Thierry Mattart a dit…

Deux Europes et nous sommes sur la ligne de rupture en Belgique...
1) Flandre, Pays-Bas, Allemagne, Hongrie, Tchèquies, Autriche, etc ...
2) Wallonie, France, Italie, Grèce, ...

Benoît Colmand faisant part de deux capitalismes opposés entre le model socio-Chretien en Europe et le model Anglo-Saxon (protestant) au USA plus prédateur...
Zones de turbulences sociales certaines

Carmilla Le Golem a dit…

Merci Jeff et veuilles m'excuser du retard apporté à vous répondre.

On reparle en ce moment de "fracture sociale". Je crois que c'est une expression très juste qui recouvre une réalité économique et surtout culturelle. C'est vrai que l'abîme est de plus en plus grand.

Cela dit, il ne faut pas non plus perdre la tête.

Je ne crois pas que le peuple ait toujours raison et qu'il ait toujours des visées libératrices et émancipatrices.

J'ai l'impression que la France est plutôt aujourd'hui en pleine tentation populiste et autoritaire.

La démocratie, ça n'est jamais acquis définitivement.

Bien à vous

Carmilla

Carmilla Le Golem a dit…

Merci Pivoine et veuillez m'excuser du retard apporté à vous répondre.

Je pense effectivement que les conflits sociaux et de classe ont toujours existé.

Ce qui m'inquiète aujourd'hui, c'est que le ressentiment et la jalousie me semblent croissants en France. Et du ressentiment, de l'esprit de vengeance, il ne peut sortir rien de bon.

C'est vrai qu'on est toujours le bourgeois d'un autre mais c'est une logique infernale et délétère. Ça va de pair avec l'esprit victimaire. Il est toujours réconfortant d'accuser l'autre de son infortune.
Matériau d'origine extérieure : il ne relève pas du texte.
`src/rtl/bfp16_accum.sv`:
```
// BFP16 sequential accumulator: sums a counted stream of BFP16 words using
// an external combinational adder, one element every two cycles.
module bfp16_accum #(
    parameter int SIZE_DATA  = 32,
    parameter int SIZE_COUNT = 8
) (
    input  logic                  i_clk,
    input  logic                  i_rst,
    input  logic                  i_start,
    input  logic [SIZE_COUNT-1:0] i_length,
    input  logic                  i_valid,
    output logic                  o_ready,
    input  logic [SIZE_DATA-1:0]  i_data,
    output logic [SIZE_DATA-1:0]  o_add_a,
    output logic [SIZE_DATA-1:0]  o_add_b,
    input  logic [SIZE_DATA-1:0]  i_add_sum,
    output logic [SIZE_DATA-1:0]  o_sum,
    output logic [SIZE_COUNT-1:0] o_count,
    output logic                  o_busy,
    output logic                  o_done
);

    typedef enum logic [1:0] {
        IDLE = 2'd0,
        RUN  = 2'd1,
        ADD  = 2'd2,
        DONE = 2'd3
    } state_e;

    state_e                state_q, state_d;
    logic [SIZE_DATA-1:0]  acc_q, acc_d;
    logic [SIZE_DATA-1:0]  op_q, op_d;
    logic [SIZE_COUNT-1:0] count_q, count_d;
    logic [SIZE_COUNT-1:0] len_q, len_d;

    always_comb begin
        state_d = state_q;
        acc_d   = acc_q;
        op_d    = op_q;
        count_d = count_q;
        len_d   = len_q;
        unique case (state_q)
            IDLE: begin
                if (i_start) begin
                    acc_d   = '0;
                    count_d = '0;
                    len_d   = i_length;
                    state_d = (i_length == '0) ? DONE : RUN;
                end
            end
            RUN: begin
                if (i_valid) begin
                    op_d    = i_data;
                    count_d = count_q + SIZE_COUNT'(1);
                    state_d = ADD;
                end
            end
            ADD: begin
                // The adder forces a hidden 1 on operand a, so a zero
                // accumulator must be replaced rather than added to.
                acc_d   = (acc_q == '0) ? op_q : i_add_sum;
                state_d = (count_q == len_q) ? DONE : RUN;
            end
            DONE: begin
                state_d = IDLE;
            end
            default: begin
                state_d = IDLE;
            end
        endcase
    end

    always_ff @(posedge i_clk) begin
        if (i_rst) begin
            state_q <= IDLE;
            acc_q   <= '0;
            op_q    <= '0;
            count_q <= '0;
            len_q   <= '0;
        end else begin
            state_q <= state_d;
            acc_q   <= acc_d;
            op_q    <= op_d;
            count_q <= count_d;
            len_q   <= len_d;
        end
    end

    assign o_ready = (state_q == RUN);
    assign o_busy  = (state_q != IDLE);
    assign o_done  = (state_q == DONE);
    assign o_add_a = acc_q;
    assign o_add_b = op_q;
    assign o_sum   = acc_q;
    assign o_count = count_q;

endmodule
```
`config.mk`:
```
export PLATFORM = sky130hd
export DESIGN_NAME = bfp16_accum
export DESIGN_NICKNAME = d
export VERILOG_FILES = /design/src/rtl/bfp16_accum.sv
export SDC_FILE = /design/constraint.sdc
export NUM_CORES = 1
export LEC_CHECK = 0
export ABC_AREA = 1
export BUFFER_PORTS_ARGS = -buffer_cell sky130_fd_sc_hd__clkbuf_2
export CAP_MARGIN = 5
export CORE_AREA = 5 5 97 136
export CTS_CLUSTER_DIAMETER = 50
export DETAILED_ROUTE_END_ITERATION = 7
export DIE_AREA = 0 0 102 141
export GPL_ROUTABILITY_DRIVEN = 0
export PLACE_DENSITY = 0.58
export SYNTH_ARGS = -nofsm -noshare
export SYNTH_HDL_FRONTEND = slang
export SYNTH_SLANG_ARGS = --single-unit
export TNS_END_PERCENT = 5
```
`constraint.sdc`:
```
create_clock -name i_clk -period 2.5 [get_ports i_clk]
set_input_delay 0.5 -clock i_clk [delete_from_list [all_inputs] [get_ports i_clk]]
set_output_delay 0.5 -clock i_clk [all_outputs]
set_load 0.02 [all_outputs]
```
==> results of run 1 <==
## cell usage in the layout (no fill, tap or decap), drive strengths merged, types with 2 or more instances in the layout
| cell | synthesis | routed |
|---|---|---|
| clkbuf | 9 | 194 |
| nor2 | 48 | 48 |
| nand2 | 89 | 89 |
| nor3 | 3 | 3 |
| o21bai | 33 | 33 |
| a21oi | 71 | 71 |
| clkinv | 0 | 2 |
| inv | 50 | 50 |
| buf | 54 | 7 |
| nand3 | 35 | 35 |
| o21ai | 44 | 44 |
| xor2 | 7 | 7 |
| nand4 | 2 | 2 |
| dfxtp | 82 | 82 |
## power by group through the flow
stage               logic (µW)  clock network [µW]  registers [µW]
finish                    1790                1290            1470
global route              2010                1370            1480
CTS                       1810                1320            1470
detailed placement        1810                   0            1500
global placement          1770                   0            1500
floorplan                 1450                   0            1570
## path summary, 6_finish.rpt
check	slack, ns	cells after the start	start	end
max reg2reg	0.61	9	o_add_a[3]	o_add_a[4]
max	0.61	9	o_add_a[3]	o_add_a[4]
min	0.44	3	i_data[3]	o_add_b[3]
min reg2reg	0.48	2	len_q[0]	len_q[0]
## cell usage after synthesis (all sizes together)
| cell type | n |
|---|---|
| o21bai | 33 |
| o21ai | 44 |
| o211ai | 1 |
| xor2 | 7 |
| ha | 1 |
| nand3 | 35 |
| o22ai | 1 |
| buf | 54 |
| nand4 | 2 |
| inv | 50 |
| nor4 | 1 |
| dfxtp | 82 |
| a21oi | 71 |
| o211a | 1 |
| a31oi | 1 |
| nor2 | 48 |
| clkbuf | 9 |
| nand2 | 89 |
| nor3 | 3 |
## stage by stage
stage          util [%]  std cells  total power [µW]  hold slack (ns)  worst slack, ns
6_report           42.2        824              4550            0.436            0.613
4_1_cts            42.2        824              4600            0.426            0.579
3_3_place_gp       39.8        809              3270            0.460            0.619
5_1_grt            42.2        824              4870            0.436            0.445
2_1_floorplan         -        533              3020            0.444             1.10
3_5_place_dp       39.8        809              3310            0.467            0.597
## flip-flops by register name, summed over array words and instances, names as in the netlist
name and count:
o_count 8, state_q 2, o_add_b 32, o_add_a 32
len_q 8
## cells by family (layout without fill, tap and decap cells)
logic type,Yosys count,after routing,share of synthesized area (%)
flops,82,82,40.5
compound gates,152,152,21.6
xor+xnor,7,7,1.51
buf+inv,113,254,16.3
fa+ha+maj,1,1,0.309
simple gates,178,178,19.7
## layer usage
metal | global-route usage (%) | vias to the layer above | routed length [µm]
met4 | 8.22 | 0 | 372
met3 | 3.27 | 24 | 774
li1 | - | 1976 | -
met5 | 0 | - | 0
met1 | 18.9 | 1773 | 4750
met2 | 29.1 | 129 | 6140
## final cells by class
class | count | area, µm²
fillers | 1263 | 6910
clock buffers | 12 | 246
inverters | 50 | 188
clock inverters | 3 | 40.0
well taps | 150 | 188
multi-input cells | 338 | 1750
flip-flops and latches | 82 | 1640
repair buffers | 189 | 988
## worst min-delay path, cell delays in order
cell and delay (ns):
clkbuf_2 0.07, o21ai_1 0.05, a21oi_1 0.10
==> run metrics, run 1 <==
drt wl/cell 14.6 µm; total wire length after detailed routing 12000 µm; Total Routing Usage GR 16.6%; gate count of the mapped netlist 533; time the final worst path needs with I/O delays and setup 1.89 ns; Max Fanout on Critical Path 18; Post-Synthesis Cell Area 0.00405 mm²; slowest CP cell dfxtp_1; clk sinks 82; arrival time worst endpoint 2.09 ns; count of warnings emitted by yosys 0; width of the chip 102 µm; clk_skew 0.00414 ns; cells resized by post-CTS repair 0; highest ir drop seen on vdd 566 µV; number of buffers inserted by post-CTS setup repair 0; Worst-path clk slew 0.06 ns; cell type group with the largest total delay on the critical path simple AND/OR/NAND/NOR gates; total number of vias 3902; Leakage Power 0.00250 µW; synthesis-to-layout area growth 24.5%; post-place instance area 0.00475 mm²; CTS buffer count 9; clock insertion delay at the later pin of the skew report 0.33 ns; startpoint kind of the worst setup timing path flip-flop; largest net degree at the start of global routing 67; tightest slew margin relative to the limit 57.3%; Final HPWL DP 9190 µm; Vias per Instance 4.74; hold buffers post-CTS 0; part of the power in combinational logic 39.3%; starting DRC count in detailed routing 98; clock group share of total power 28.4%; clock root cell clkbuf_16; die area 0.0144 mm²; Layout Cell Area excl Fill 0.00504 mm²; number of buffers inserted by port buffering 182; final period utilization 75.5%; most area-hungry cell type in the Yosys netlist dfxtp_1; Reg power frac 32.3%; starting utilization of the core area 33.9%; global-route wire length before repair 18900 µm; cell-internal power 2750 µW; unrepaired setup endpoints after global routing no; Core Area 0.0120 mm²; iteration count of the initial detailed-routing pass 4; Slew @ Worst Pin 0.641 ns; net switching fraction of the power 39.6%; synthesis-stage register bit count 82; ANT cells 0; GRT Residual Overflow 0; kind of capture point of the worst setup path flip-flop; floorplan die height 141 µm; number of antenna violations at the first check in global routing 0; number of nets in the synthesized netlist 610; number of H-tree levels 3; Required @ worst endpoint 2.70 ns; CTS tree done; final number of setup-violating endpoints 0; crit path kind flip-flop to flip-flop; worst min path class input pin to flip-flop; synthesized area divided by synthesized cell count 7.60 µm²; final total negative setup slack 0 ns; ports placed on the boundary 183; largest cells by area after synthesis dfxtp_1 41%, a21oi_1 8.8%, nand2_1 7.8%; number of nets with antenna violations after routing 0; DRC Markers 0; hold violation total from the final report 0; sum of buffers and inverters on the critical path 1; floorplan row count 48; switching power 1800 µW; # Max-Cap Violations 0; sequential share of the synthesized area 40.5%; share of post-route cells with drive strength above 1 33.4%; number of nets in the finished design 747; power density of the placed cells 903 mW/mm²; deepest clock path buffer count 2; largest incremental delay on the critical path 0.35 ns; maximum operating frequency 0.530 GHz; via count of the first global-routing pass 3774; number of distinct standard cells referenced by the synthesized netlist 29; Critical Path, Cell by Cell nor2_1 -> nand2_1 -> nor2_1 -> nand2_2 -> nor2_4 -> buf_4 -> nand2_1 -> nand3_1 -> a21oi_1; number of max-slew violations in the final report 0; outcome complete, no violations; area share of the leading cell type in the synthesized netlist 40.5%
No activity file was read; power rests on OpenSTA's default activity.
==> run 2, diff against run 1 <==
==> config.mk (replaced) <==
export PLATFORM = sky130hd
export DESIGN_NAME = bfp16_accum
export DESIGN_NICKNAME = d
export VERILOG_FILES = /design/src/rtl/bfp16_accum.sv
export SDC_FILE = /design/constraint.sdc
export NUM_CORES = 1
export LEC_CHECK = 0
export ABC_AREA = 0
export BUFFER_PORTS_ARGS = -buffer_cell sky130_fd_sc_hd__clkbuf_2
export CAP_MARGIN = 5
export CORE_AREA = 5 5 96 134
export CTS_CLUSTER_DIAMETER = 50
export DETAILED_ROUTE_END_ITERATION = 7
export DIE_AREA = 0 0 101 139
export GPL_ROUTABILITY_DRIVEN = 0
export PLACE_DENSITY = 0.6
export SYNTH_ARGS = -nofsm -noshare
export SYNTH_HDL_FRONTEND = slang
export SYNTH_SLANG_ARGS = --single-unit
export TNS_END_PERCENT = 5
==> constraint.sdc (replaced) <==
create_clock -name i_clk -period 1.6 [get_ports i_clk]
set_input_delay 0.32 -clock i_clk [delete_from_list [all_inputs] [get_ports i_clk]]
set_output_delay 0.32 -clock i_clk [all_outputs]
set_load 0.02 [all_outputs]
==> run 2 against run 1 <==
Compared with the run above: sequential share of layout area shrank 1.5 points; worst hold slack lost 0.23 ns; routed wire length grew 4.5%; clock skew grew 0.0014 ns; largest cell class unchanged.
==> run metrics, run 2 <==
number of antenna violations at the first check in global routing 0 (unchanged); most common cell after layout, fill and taps aside clkbuf_2; Final HPWL DP 9750 µm (+6.1%); floorplan die height 139 µm (-1.4%); crit path capture o_add_a[7]; Max Fanout on Critical Path 16 (-2); Primary FF master, synth dfxtp_1; CTS tree done; share of post-route cells with drive strength above 1 43.9% (+10 points); number of flops mapped to enable cells by yosys 0 (unchanged); starting utilization of the core area 33.8% (-0.073 points); ports placed on the boundary 183 (unchanged); kind of capture point of the worst setup path flip-flop; crit path kind flip-flop to flip-flop; async set or reset register ratio after synthesis 0% (unchanged); global-route wire length before repair 19800 µm (+5.0%); count of warnings emitted by yosys 0 (unchanged); Required @ worst endpoint 1.81 ns (-0.89 ns); GRT Residual Overflow 0 (unchanged); Slew @ Worst Pin 0.343 ns (-0.298 ns); worst min path class input pin to flip-flop; startpoint kind of the worst setup timing path flip-flop; number of standard cells in the final layout excluding fillers 792 (-3.9%); drt wl/cell 15.9 µm (+8.8%); power density of the placed cells 971 mW/mm² (+7.6%); most area-hungry cell type in the Yosys netlist dfxtp_1; number of nets with antenna violations after routing 0 (unchanged); # Max-Cap Violations 0 (unchanged); Reg-to-Reg Start o_add_a[10]; iteration count of the initial detailed-routing pass 4 (unchanged); CTS buffer count 9 (unchanged); Vias per Instance 4.98 (+5.3%); Leakage Power 0.00240 µW (-3.9%); clk sinks 82 (unchanged); Top Usage Layer GRT met2; most frequent cells in the layout 182 x clkbuf_2, 149 x nand2_1, 80 x dfxtp_1, 44 x a21oi_1, 36 x buf_4; time the final worst path needs with I/O delays and setup 1.54 ns (-0.345 ns); final setup slack of the worst path 0.0583 ns (-0.555 ns); deepest clock path buffer count 2 (unchanged); part of the power in combinational logic 15.4% (-24 points); critical path startpoint o_add_a[10]; number of buffers inserted by port buffering 182 (unchanged); unrepaired setup endpoints after global routing yes; floorplan row count 47 (-2.1%); commonest cells in the netlist 149 x nand2_1, 82 x dfxtp_1, 44 x a21oi_1; cell-internal power 3770 µW (+37%); Post-Synthesis Cell Area 0.00392 mm² (-3.3%); Total Routing Usage GR 17.7% (+1.1 points); highest ir drop seen on vdd 565 µV (-0.24%); final period utilization 96.4% (+21 points); total wire length after detailed routing 12600 µm (+4.5%); width of the chip 101 µm (-0.98%); number of max-slew violations in the final report 0 (unchanged); synthesized area divided by synthesized cell count 8.30 µm² (+9.2%); post-layout utilization of the core 45.7% (+3.5 points); clock insertion delay at the later pin of the skew report 0.34 ns (about the same); hold violation total from the final report 0 (unchanged); most repeated cell in the gate-level netlist after synthesis nand2_1; met3 Track Usage GR 3.57% (+0.31 points); number of distinct standard cells referenced by the synthesized netlist 35 (+21%); maximum operating frequency 0.649 GHz (+22%); sequential share of the synthesized area 41.9% (+1.4 points); cell count after placement 776 (-4.1%); arrival time worst endpoint 1.76 ns (-0.33 ns); reg2reg path depth 5 (-4); switching power 1370 µW (-24%); starting DRC count in detailed routing 131 (+34%); outcome complete, no violations; synthesis-stage register bit count 82 (unchanged); synthesis-to-layout area growth 35.1%; ANT cells 0 (unchanged); number of buffers inserted by post-CTS setup repair 0 (unchanged); Worst R2R Setup Slack 0.06 ns (-0.55 ns); number of nets in the finished design 717 (-4.0%); Core Area 0.0116 mm² (-3.1%); fraction of met2 tracks used by global routing 31.1% (+2.0 points); final number of setup-violating endpoints 0 (unchanged); worst slack, placed -0.0255 ns (-0.622 ns); DRC Markers 0 (unchanged); Reg power frac 42.0% (+9.7 points); total number of vias 3948 (+1.2%); net switching fraction of the power 26.6% (-13 points); Worst-path clk slew 0.06 ns (about the same); via count of the first global-routing pass 3898 (+3.3%); gate count of the mapped netlist 472 (-11%); number of nets in the synthesized netlist 549 (-10%); largest net degree at the start of global routing 33 (-51%); clk_skew 0.00555 ns (+0.00141 ns); RR Endpoint o_add_a[7]; largest cells by area after synthesis dfxtp_1 42%, nand2_1 14%, o211ai_2 9.6%; tightest slew margin relative to the limit 77.1% (+20 points); met1 track demand over resource in global routing 20.9% (+2.0 points); die area 0.0140 mm² (-2.4%); clock root cell clkbuf_16; clock group share of total power 42.6% (+14 points); area share of the leading cell type in the synthesized netlist 41.9% (+1.4 points); number of H-tree levels 3 (unchanged)
[run 2: changes by cell type after synthesis, moves of 8 or more]
cell,change
a21oi_1,-27
buf_6,-10
clkbuf_1,+8
inv_1,-46
nand2_1,+65
nand3_1,-31
nand4_1,+32
nor2_1,-28
nor4_1,+8
o211ai_2,+30
o21ai_0,-40
o21bai_1,-27
[run 2: routing by layer]
| layer | routed length, µm | part of all wire [%] |
|---|---|---|
| met1 | 4980 | 40 |
| met2 | 6580 | 52 |
| met3 | 817 | 6.5 |
| met4 | 211 | 1.7 |
| met5 | 0 | 0 |
[run 2: worst max-delay path: stages, from the launching register on]
cell and delay (ns):
dfxtp_1 0.32, nor4_2 0.30, and4_2 0.33, and2_4 0.20, buf_12 0.17, o211ai_2 0.11
[run 2: area by class of cell]
cell class,instances,area (µm²)
fillers,1188,6290
multi-input cells,321,1850
repair buffers,224,1290
inverters,2,7.51
clock buffers,11,233
flip-flops and latches,82,1640
well taps,147,184
clock inverters,5,78.8
[run 2: repair_timing]
| action | in CTS | in global routing |
|---|---|---|
| resized for setup | 3 | 9 |
| hold buffers | 0 | 0 |
| setup endpoints to repair | 25 | 34 |
[run 2: worst min path at each step]
stage | cells after the start | to | from | slack [ns]
floorplan | 2 | len_q[7] | len_q[7] | 0.45
global placement | 2 | len_q[2] | len_q[2] | 0.46
detailed placement | 2 | len_q[1] | len_q[1] | 0.46
CTS | 3 | o_add_b[29] | i_data[29] | 0.19
global route | 3 | o_add_b[29] | i_data[29] | 0.20
finish | 3 | o_add_b[31] | i_data[31] | 0.20
[run 2: through the flow]
stage | total power, µW | hold WS [ns] | area, µm² | TNS [ns]
after floorplan | 2730 | 0.448 | 3920 | 0
after global placement | 2980 | 0.458 | 4930 | 0
after detailed placement | 2990 | 0.461 | 4930 | -0.169
after CTS | 5180 | 0.188 | 5260 | 0
after global routing | 5330 | 0.200 | 5290 | -0.0839
final | 5140 | 0.203 | 5290 | 0
[run 2: kinds of logic (layout without fill, tap and decap cells)]
group | Yosys count | count (layout) | share of synthesized area (%)
AOI/OAI and AO/OA | 81 | 81 | 16.6
xor gates and xnor gates | 13 | 13 | 2.91
adders and majority gates | 1 | 1 | 0.319
buffers and inverters | 69 | 242 | 11.9
DFF | 82 | 82 | 41.9
and+or+nand+nor | 226 | 226 | 26.3
[run 2: power groups by stage]
stage	clock (µW)	sequential [µW]	combinational, µW
global route	2310	2170	858
global placement	0	2200	776
detailed placement	0	2200	786
floorplan	0	2230	495
finish	2190	2160	790
CTS	2240	2160	790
Quant aux années 60-70, je n'ai pas connu mais je ne suis pas sûre qu'elles étaient si bien que ça. Il y a quand même eu de grands progrès économiques et culturels.

Bien à vous,

Carmilla

Carmilla Le Golem a dit…

Merci Thierry et veuillez m'excuser du retard apporté à vous répondre,

Oui, je crois que vous avez raison.

Il y a vraiment des pays moins conflictuels, plus intégrateurs: l'Europe du Nord et protestante.

Cela dit, le conflit n'a pas que des aspects négatifs: il force aussi à se réformer, à bouger, à avancer. Mais il peut également conduire à des régressions (démocratiques et économiques).